In an ideal world, for my crew, right after her intense week long training boot camp as Vinay called it, I would be able to take my newly trained baby crew out for a pleasant and lovely day sail for a few hours on a calm ocean to practice what she has learned. We would give her a few “practice” day sails in light conditions to solidify the theory into practice. Poor Miss Daisy will be afforded no such luxury. I am throwing her into the deep end fast.

 

Then after a stop at Monti cristi we could do a single overnighter 20-28 hours up into Great Inagua

 

The nice thing for me to do for Miss Daisy, whom we are unsure if she will get seasick, is to day sail to Monte cristi 40 miles and stop overnight to sleep. This way if she fails me for any reason, I can just solo sail it. Also she would never need to be alone at the helm for any part of her first sail on WildChild. She would get hands on training with the Captain hovering over her, training wheels.

 

Then arrive Tuesday all happy and safe

 

In theory this would be ideal… and mother is almost forecast to cooperate with this plan…  except… mother never listens to the forecasts. There is nastiness forecast to close this weather window by Tuesday night. We have a very limited window to make this jump, with a high pressure zero wind start.

 

We do not want to be out there when the 30 knots hits, 10 foot waves are no fun.

 

This depends on the weather models being perfect, accurate and completely on time. I would be foolish to plan accordingly.

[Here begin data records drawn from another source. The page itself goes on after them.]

===== config.mk =====
export PLATFORM = sky130hd
export DESIGN_NAME = oblivious_shortest_path_parents_top
export DESIGN_NICKNAME = d
export VERILOG_FILES = /design/src/osp_pkg.sv /design/src/oblivious_shortest_path_parents_top.sv /design/src/osp_ctrl.sv /design/src/osp_dpath.sv
export SDC_FILE = /design/constraint.sdc
export NUM_CORES = 2
export LEC_CHECK = 0
export ABC_AREA = 1
export BUFFER_PORTS_ARGS = -buffer_cell sky130_fd_sc_hd__buf_2
export CAP_MARGIN = 10
export CELL_PAD_IN_SITES_DETAIL_PLACEMENT = 1
export CELL_PAD_IN_SITES_GLOBAL_PLACEMENT = 2
export CORE_MARGIN = 1.5
export CORE_UTILIZATION = 44
export DETAILED_ROUTE_END_ITERATION = 16
export GPL_ROUTABILITY_DRIVEN = 0
export HOLD_SLACK_MARGIN = 0.15
export PLACE_DENSITY = 0.77
export SLEW_MARGIN = 20
export SYNTH_ARGS = -nofsm -noshare
export SYNTH_HDL_FRONTEND = slang
export SYNTH_HIERARCHICAL = 1
export SYNTH_SLANG_ARGS = --single-unit
export TNS_END_PERCENT = 100

===== constraint.sdc =====
create_clock -name clk -period 5.75 [get_ports clk]
set_clock_uncertainty 0.05 [all_clocks]
set_input_delay 0.2875 -clock clk [delete_from_list [all_inputs] [get_ports clk]]
set_output_delay 0.2875 -clock clk [all_outputs]
set_load 0.005 [all_outputs]

===== src/osp_pkg.sv =====
// Shared types and constants for the shortest-path parent finder.
package osp_pkg;

	localparam int NODE_W = 4;
	localparam int CNT_W = 5;
	localparam logic [CNT_W-1:0] NODE_COUNT_RST = 5'd16;

	typedef struct packed {
		logic wt_we;
		logic dist_init;
		logic par_clear;
		logic du_fetch;
		logic du_load;
		logic relax;
		logic force_take;
		logic out_load;
		logic out_last;
	} osp_cmd_t;

endpackage


===== src/oblivious_shortest_path_parents_top.sv =====
// Top level of the shortest-path parent finder over an adjacency matrix.
// The block takes n*n edge weights in row-major order, one transfer per cycle, where n is the
// node_count register clamped to 1..MAX_NODES; writing node_count restarts the load at entry
// (0, 0). After the last weight it runs n full Bellman-Ford sweeps from node 0, taking ties as
// updates; every pair is read from the distance and weight memories in READ and then relaxed
// in RELAX, and each source row first fetches its own distance in FETCH_U. It then reports one
// parent per node in ascending node order, each result passing through EMIT_RD and EMIT_PUT,
// which waits while the output is stalled, with tlast on the highest node. The next load can
// start while the final result still waits in the output register.
module oblivious_shortest_path_parents_top #(
	parameter int MAX_NODES = 16,
	parameter int WEIGHT_BITS = 8,
	parameter int DIST_BITS = 16,
	localparam int IN_W = ((WEIGHT_BITS + 7) / 8) * 8
) (
	input  logic                                clk,
	input  logic                                arst_n,
	input  logic                                cfg_we,
	input  logic [osp_pkg::CNT_W-1:0]           cfg_wdata,
	input  logic                                s_tvalid,
	output logic                                s_tready,
	// weight
	input  logic [IN_W-1:0]                     s_tdata,
	output logic                                m_tvalid,
	input  logic                                m_tready,
	// parent (upper half), node (lower half)
	output logic [2*osp_pkg::NODE_W-1:0]        m_tdata,
	output logic                                m_tlast
);
	import osp_pkg::*;

	localparam int NB = $clog2(MAX_NODES);

	osp_cmd_t          cmd;
	logic [NB-1:0]     u_idx;
	logic [NB-1:0]     v_idx;
	logic [NODE_W-1:0] node;
	logic [NODE_W-1:0] parent;

	osp_ctrl #(
		.MAX_NODES (MAX_NODES)
	) u_ctrl (
		.clk       (clk),
		.arst_n    (arst_n),
		.cfg_we    (cfg_we),
		.cfg_wdata (cfg_wdata),
		.s_tvalid  (s_tvalid),
		.s_tready  (s_tready),
		.m_tvalid  (m_tvalid),
		.m_tready  (m_tready),
		.cmd       (cmd),
		.u_idx     (u_idx),
		.v_idx     (v_idx)
	);

	osp_dpath #(
		.MAX_NODES   (MAX_NODES),
		.WEIGHT_BITS (WEIGHT_BITS),
		.DIST_BITS   (DIST_BITS)
	) u_dpath (
		.clk    (clk),
		.arst_n (arst_n),
		.cmd    (cmd),
		.u_idx  (u_idx),
		.v_idx  (v_idx),
		.weight (s_tdata[WEIGHT_BITS-1:0]),
		.node   (node),
		.parent (parent),
		.last   (m_tlast)
	);

	assign m_tdata = {parent, node};

endmodule


===== src/osp_ctrl.sv =====
// Controller: load, sweep and emit sequencing for the shortest-path parent finder.
module osp_ctrl #(
	parameter int MAX_NODES = 16,
	localparam int NB = $clog2(MAX_NODES)
) (
	input  logic                       clk,
	input  logic                       arst_n,
	input  logic                       cfg_we,
	input  logic [osp_pkg::CNT_W-1:0]  cfg_wdata,
	input  logic                       s_tvalid,
	output logic                       s_tready,
	output logic                       m_tvalid,
	input  logic                       m_tready,
	output osp_pkg::osp_cmd_t          cmd,
	output logic [NB-1:0]              u_idx,
	output logic [NB-1:0]              v_idx
);
	import osp_pkg::*;

	typedef enum logic [2:0] {
		LOAD,
		INIT,
		FETCH_U,
		READ,
		RELAX,
		EMIT_RD,
		EMIT_PUT
	} state_t;

	state_t            state_q;
	logic [NB-1:0]     u_q;
	logic [NB-1:0]     v_q;
	logic [NB-1:0]     i_q;
	logic [CNT_W-1:0]  node_count_q;
	logic              m_tvalid_q;
	logic [NB-1:0]     nlast;
	logic              u_end;
	logic              v_end;
	logic              i_end;
	logic              s_accept;
	logic              put_ok;

	always_comb begin
		if (node_count_q == '0) begin
			nlast = '0;
		end else if (32'(node_count_q) > 32'(MAX_NODES)) begin
			nlast = NB'(MAX_NODES - 1);
		end else begin
			nlast = NB'(node_count_q - 5'd1);
		end
	end

	assign u_end    = (u_q == nlast);
	assign v_end    = (v_q == nlast);
	assign i_end    = (i_q == nlast);
	assign s_tready = (state_q == LOAD);
	assign s_accept = s_tvalid && s_tready;
	assign put_ok   = !m_tvalid_q || m_tready;
	assign m_tvalid = m_tvalid_q;
	assign u_idx    = u_q;
	assign v_idx    = v_q;

	always_comb begin
		cmd = '0;
		case (state_q)
			LOAD: begin
				cmd.wt_we = s_accept;
			end
			INIT: begin
				cmd.dist_init = 1'b1;
				cmd.par_clear = 1'b1;
			end
			FETCH_U: begin
				cmd.du_fetch = 1'b1;
			end
			READ: begin
				cmd.du_load = (v_q == '0);
			end
			RELAX: begin
				cmd.relax      = 1'b1;
				cmd.force_take = (i_q == '0) && (u_q == '0) && (v_q != '0);
			end
			EMIT_PUT: begin
				cmd.out_load = put_ok;
				cmd.out_last = v_end;
			end
			default: begin
				cmd = '0;
			end
		endcase
	end

	always_ff @(posedge clk or negedge arst_n) begin
		if (!arst_n) begin
			state_q      <= LOAD;
			u_q          <= '0;
			v_q          <= '0;
			i_q          <= '0;
			node_count_q <= NODE_COUNT_RST;
			m_tvalid_q   <= 1'b0;
		end else begin
			if ((state_q == EMIT_PUT) && put_ok) begin
				m_tvalid_q <= 1'b1;
			end else if (m_tready) begin
				m_tvalid_q <= 1'b0;
			end
			if (cfg_we) begin
				node_count_q <= cfg_wdata;
				u_q          <= '0;
				v_q          <= '0;
				i_q          <= '0;
			end else begin
				case (state_q)
					LOAD: begin
						if (s_accept) begin
							if (v_end) begin
								v_q <= '0;
								if (u_end) begin
									u_q     <= '0;
									i_q     <= '0;
									state_q <= INIT;
								end else begin
									u_q <= u_q + NB'(1);
								end
							end else begin
								v_q <= v_q + NB'(1);
							end
						end
					end
					INIT: begin
						state_q <= FETCH_U;
					end
					FETCH_U: begin
						state_q <= READ;
					end
					READ: begin
						state_q <= RELAX;
					end
					RELAX: begin
						if (v_end) begin
							v_q <= '0;
							if (u_end) begin
								u_q <= '0;
								if (i_end) begin
									i_q     <= '0;
									state_q <= EMIT_RD;
								end else begin
									i_q     <= i_q + NB'(1);
									state_q <= FETCH_U;
								end
							end else begin
								u_q     <= u_q + NB'(1);
								state_q <= FETCH_U;
							end
						end else begin
							v_q     <= v_q + NB'(1);
							state_q <= READ;
						end
					end
					EMIT_RD: begin
						state_q <= EMIT_PUT;
					end
					EMIT_PUT: begin
						if (put_ok) begin
							if (v_end) begin
								v_q     <= '0;
								state_q <= LOAD;
							end else begin
								v_q     <= v_q + NB'(1);
								state_q <= EMIT_RD;
							end
						end
					end
					default: begin
						state_q <= LOAD;
					end
				endcase
			end
		end
	end

	a_relax_after_read: assert property (@(posedge clk) disable iff (!arst_n)
		state_q == RELAX |-> $past(state_q) == READ)
		else $error("relaxation without a preceding read");

	a_init_after_load: assert property (@(posedge clk) disable iff (!arst_n)
		state_q == INIT |-> $past(state_q) == LOAD)
		else $error("sweep started outside of a load");

	a_valid_from_put: assert property (@(posedge clk) disable iff (!arst_n)
		$rose(m_tvalid_q) |-> $past(state_q) == EMIT_PUT)
		else $error("result presented outside of the emit phase");

	a_index_bounds: assert property (@(posedge clk) disable iff (!arst_n)
		1'b1 |-> (u_q <= nlast) && (v_q <= nlast) && (i_q <= nlast))
		else $error("node index beyond the active node count");

endmodule


===== src/osp_dpath.sv =====
// Datapath: weight and distance memories, relaxation arithmetic and result register.
module osp_dpath #(
	parameter int MAX_NODES = 16,
	parameter int WEIGHT_BITS = 8,
	parameter int DIST_BITS = 16,
	localparam int NB = $clog2(MAX_NODES)
) (
	input  logic                        clk,
	input  logic                        arst_n,
	input  osp_pkg::osp_cmd_t           cmd,
	input  logic [NB-1:0]               u_idx,
	input  logic [NB-1:0]               v_idx,
	input  logic [WEIGHT_BITS-1:0]      weight,
	output logic [osp_pkg::NODE_W-1:0]  node,
	output logic [osp_pkg::NODE_W-1:0]  parent,
	output logic                        last
);
	import osp_pkg::*;

	localparam int AW = 2 * NB;
	localparam int WT_DEPTH = 1 << AW;
	localparam int SUM_W = ((DIST_BITS > WEIGHT_BITS) ? DIST_BITS : WEIGHT_BITS) + 1;

	logic [WEIGHT_BITS-1:0] wt_mem [WT_DEPTH];
	logic [DIST_BITS-1:0]   dist_mem [MAX_NODES];
	logic [NODE_W-1:0]      par_mem [MAX_NODES];
	logic [MAX_NODES-1:0]   par_vld_q;

	logic [WEIGHT_BITS-1:0] wt_rd_q;
	logic [DIST_BITS-1:0]   dist_rd_q;
	logic [NODE_W-1:0]      par_rd_q;
	logic                   vld_rd_q;
	logic [DIST_BITS-1:0]   du_q;
	logic [NODE_W-1:0]      node_q;
	logic [NODE_W-1:0]      parent_q;
	logic                   last_q;

	logic [NB-1:0]          dist_addr;
	logic [SUM_W-1:0]       sum_full;
	logic [DIST_BITS-1:0]   sum_sat;
	logic                   take;
	logic                   dist_we;

	assign dist_addr = cmd.du_fetch ? u_idx : v_idx;
	assign sum_full  = SUM_W'(du_q) + SUM_W'(wt_rd_q);
	assign sum_sat   = (|sum_full[SUM_W-1:DIST_BITS]) ? '1 : sum_full[DIST_BITS-1:0];
	assign take      = cmd.force_take || (dist_rd_q >= sum_sat);
	assign dist_we   = cmd.relax && take;

	always_ff @(posedge clk) begin
		if (cmd.wt_we) begin
			wt_mem[{u_idx, v_idx}] <= weight;
		end
		wt_rd_q <= wt_mem[{u_idx, v_idx}];
	end

	always_ff @(posedge clk) begin
		if (cmd.dist_init) begin
			dist_mem[0] <= '0;
		end else if (dist_we) begin
			dist_mem[v_idx] <= sum_sat;
		end
		dist_rd_q <= dist_mem[dist_addr];
	end

	always_ff @(posedge clk) begin
		if (dist_we) begin
			par_mem[v_idx] <= NODE_W'(u_idx);
		end
		par_rd_q <= par_mem[v_idx];
	end

	always_ff @(posedge clk or negedge arst_n) begin
		if (!arst_n) begin
			par_vld_q <= '0;
		end else if (cmd.par_clear) begin
			par_vld_q <= '0;
		end else if (dist_we) begin
			par_vld_q[v_idx] <= 1'b1;
		end
	end

	always_ff @(posedge clk) begin
		vld_rd_q <= par_vld_q[v_idx];
		if (cmd.du_load) begin
			du_q <= dist_rd_q;
		end
		if (cmd.out_load) begin
			node_q   <= NODE_W'(v_idx);
			parent_q <= vld_rd_q ? par_rd_q : NODE_W'(1);
			last_q   <= cmd.out_last;
		end
	end

	assign node   = node_q;
	assign parent = parent_q;
	assign last   = last_q;

endmodule

==> impl_metrics.yaml <==
power:
  leakage_uw: 0.0419
  vdd_drop_max_uv: 418
  finalPower_uw: 47500
  power_density_nw_per_um2: 422
grt:
  grt_pass1_vias: 68600
  grtUsageTotal_pct: 27.1
  grt_pass1_wl_mm: 460
  grt_overflow: 0
  grt_start_max_net_pins: 257
  antenna_found_initial: 16
die:
  num_rows: 174
  num_io_pins: 29
  start_util_pct: 44.3
  core_area_sq_um: 225000
  die_h_um: 480
  die_width_um: 480
  dieArea_sq_um: 230000
clock_network:
  numClockSinks: 2459
  insertion_delay_ns: 0.92
  numCtsBuffers: 284
  post_cts_buffers: 0
  clkSlewWorstSetupHoldPaths_ns: 0.06
  cts-resized-gates: 0
  htreeDepth: 5
  clockBufferDepth: 4
  ctsRootBufferMaster: "clkbuf_16"
  cts_tree: "done"
layout:
  multi_input_area_sq_um: 23800
  num-fill-cells: 23600
  layout_commonest_cell: "nand2_1"
  final_layout_size_suffix_gt1_share_pct: 6.93
  syn2layout_area_growth_pct: 12.8
  mostFrequentLayoutCells: "3960 x nand2_1, 2393 x edfxtp_1, 499 x nor2_1, 291 x clkbuf_16, 278 x nand3_1"
  seqCellArea_sq_um: 73400
  final_nets: 8955
yosys:
  synth_seq_cells: 2459
  ys_warn_count: 6
  muxShareOfSynthArea_pct: 0
  synth_top_family_by_area: "simple AND/OR/NAND/NOR gates"
  synth_top_cell_area_share_pct: 71.9
  async_reset_ff_share_pct: 1.50
  syn_area_per_cell_sq_um: 11.3
  synth_top_cell_by_area: "edfxtp_1"
  synth_compound_area_share_pct: 3.74
  synth_edf_count: 2393
  synthSimpleGateAreaFrac_pct: 19.3
  synth_adder_area_share_pct: 0.421
  ys_types: 45
  synth-main-ff-cell: "edfxtp_1"
  netlist_area_sq_um: 99900
  syn_inst: 8826
  seq_area_frac_synth_pct: 73.4
  synth_xor_area_share_pct: 0.123
  netlist_top_cells_area: "edfxtp_1 72%, nand2_1 15%, nor2_1 2.0%"
  syn_nets: 8877
setup_path:
  cpLargestDelayFamily: "simple AND/OR/NAND/NOR gates"
  rr_worst_depth: 17
  r2r-end: "u_dpath/dist_mem[8][15]"
  critical_path.most_common_cell: "nand3_1"
  critical_path.cell_chain: "ha_1 > nand3_1 > nand2_1 > inv_1 > o21ai_0 > nand3_1 > nor2_1 > buf_4 > nor3_1 > ha_1 > nand4_1 > nor3_1 > o21ai_0 > nand2_1 > nand3_1 > buf_4 > nor2_1"
  crit_slowest_cell: "nor2_1"
  slowest_delay_ns: 0.82
  critPathMaxFanout: 18
  worst-path-buf-inv: 3
  crit_type: "register to register"
  cp.required_ns: 6.27
  worstReg2RegStart: "u_dpath/du_q[2]"
  cp-end-kind: "register"
  arrival_ns: 5.43
  worstSetupStartpointType: "register"
  regToRegSetupSlack_ns: 0.84
route:
  wl_per_cell_um: 25.9
  num_vias: 66900
  routed_wirelength_mm: 313
  viasPerCell: 5.53
  drtIter0Drc: 5821
  ant_nets: 0
  firstDrtPassIters: 5
  drc: 0
hold_path:
  hp-class: "register to register"
  hp-start: "u_dpath/dist_rd_q[12]"
  whs_endpoint: "u_dpath/du_q[12]"
  holdPathStages: 0
sta:
  finalCritPeriodShare_pct: 85.4
  final-max-slew-violation-count: 0
  setup_viol_count_final: 0
  hold_viol_final: 0
  fin_crit_ns: 4.91
  relSlewSlack_pct: 20.0
  tightest_slew_ns: 1.20
  rsz0062_at_grt: "no"
  totalNegativeSetupSlack_ns: 0
  fmax_mhz: 204
run_status:
  outcome: "finished, final reports clean"
placement:
  port_buffers: 28
  place_hpwl_mm: 180
run:
  drv_cap: 0
-- worst reg2reg max path, cell delays in order (launching register included) --
cell and delay [ns]:
edfxtp_1 0.38, ha_1 0.36, nand3_1 0.09, nand2_1 0.15, inv_1 0.05, o21ai_0 0.63, nand3_1 0.25, nor2_1 0.21
buf_4 0.23, nor3_1 0.11, ha_1 0.30, nand4_1 0.15, nor3_1 0.21, o21ai_0 0.12, nand2_1 0.11, nand3_1 0.09
buf_4 0.23, nor2_1 0.82
-- where the power goes --
group | switching [uW] | leakage [uW] | internal, uW
combinational | 7970 | 0.0156 | 2740
sequential | 238 | 0.0223 | 20000
clock | 6930 | 0.00408 | 9710
-- what timing repair did --
| action | 4_1_cts | 5_1_grt |
|---|---|---|
| hold buffers | 37 | 0 |
| setup endpoints to repair | 0 | 0 |
| endpoints found under the hold margin | 853 | 0 |
-- final cells by class --
cell class / instances / area share [%]
Clock buffer: 366 / 6.76
Inverter: 258 / 0.885
Sequential cell: 2459 / 65.1
Clock inverter: 110 / 0.661
Timing Repair Buffer: 246 / 2.16
Tap cell: 2992 / 3.32
Antenna cell: 4 / 0.00888
Multi-Input combinational cell: 5655 / 21.1
-- synth_stat cells, types with 43 or more instances --
cell type  number
nand2_1      3976
edfxtp_1     2393
nor2_1        526
nand3_1       278
inv_1         245
a21oi_1       229
o21ai_0       217
clkbuf_1      205
buf_2         185
nand4_1       122
a22oi_1        82
o21ai_1        68
buf_1          55
o211ai_1       43
-- flip-flops by register name, summed over array words and instances, names as in the netlist, 5 cells and up --
signal / cells
u_dpath/par_mem: 64
u_dpath/wt_rd_q: 8
u_dpath/du_q: 16
u_dpath/dist_mem: 256
u_dpath/dist_rd_q: 16
u_dpath/par_vld_q: 16
u_dpath/wt_mem: 2048
u_ctrl/node_count_q: 5
-- metal layers --
layer	GRT usage, %	vias to the layer above	wire length (um)
met4	7.65	4	8480
met5	0	-	25
met3	3.68	449	17100
li1	-	30100	-
met1	37.9	34500	139000
met2	44.3	1830	149000
-- cells by family after synthesis --
family                     after synthesis
DFF                                   2459
buffers and inverters                  712
AOI/OAI and AO/OA                      670
and+or+nand+nor                       4938
xor gates and xnor gates                14
adders and majority gates               33
-- worst max-delay path by stage --
stage,from,to,slack [ns],depth (start not counted)
finish,u_dpath/du_q[2],u_dpath/dist_mem[8][15],0.84,17
global route,u_dpath/du_q[2],u_dpath/dist_mem[6][15],0.40,17
CTS,u_dpath/du_q[2],u_dpath/dist_mem[6][15],0.85,17
detailed placement,u_dpath/du_q[2],u_dpath/dist_mem[13][15],0.95,17
global placement,u_dpath/du_q[2],u_dpath/dist_mem[13][15],0.95,18
floorplan,u_dpath/du_q[2],u_dpath/dist_mem[15][0],1.49,18
-- per-stage QoR --
stage	instances	util [%]	hold slack (ns)	setup WS, ns	area, sq um
detailed placement	11600	46.1	0.384	0.946	104000
floorplan	8826	-	-0.0581	1.49	99900
CTS	12100	50.0	0.382	0.853	113000
finish	12100	50.0	0.395	0.839	113000
global route	12100	50.0	0.408	0.397	113000
global placement	11600	46.1	0.390	0.949	104000
No activity file was read; power rests on OpenSTA's default activity.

I want to give this to my new baby crew, as it would be a kindness….  but the more I obsess over the weather forecasts… the less I trust mom to follow this plan and allow us to do this.

I think….   I must…   have to…   the wise thing is….

 

What we are likely to do… the actual plan… so far… Straight shot leaving Sunday afternoon

 

It looks like we will check out tomorrow morning, and wait in the outer bay for a few hours. I need to run the water maker again. Then leave in the afternoon when mother proves to me she is actually going to turn the winds back on.

This will mean Miss Daisy will get hands on training with me at the helm for a few hours. Then get sent to bed after sunset. Then be woken up at around midnight when I just cannot physically do it anymore… and she will have to be alone at the helm in the dark… on her first sail..!   Not ideal… but she understands why and agrees to this. Let’s all pray she doesn’t get seasick, she thinks she might.

Then together we sail together all day Monday…. then do a second night… and arrive Tuesday morning with 10 hours to spare before the nasty really picks up out there.

In theory…   this should all be fine…   but she has to step up to the plate. 

Miss Daisy is nervous

Captain Lexi has faith

all prayers accepted. 

 

Follow us live on the tracker and lets see how this goes. 

I will lose internet access again once I leave the DR. It might take me a while to re-establish internet access and find a Bahamas SIM card so please stay calm. If we drop out of the cyberworld we still have contact on the Sat phone.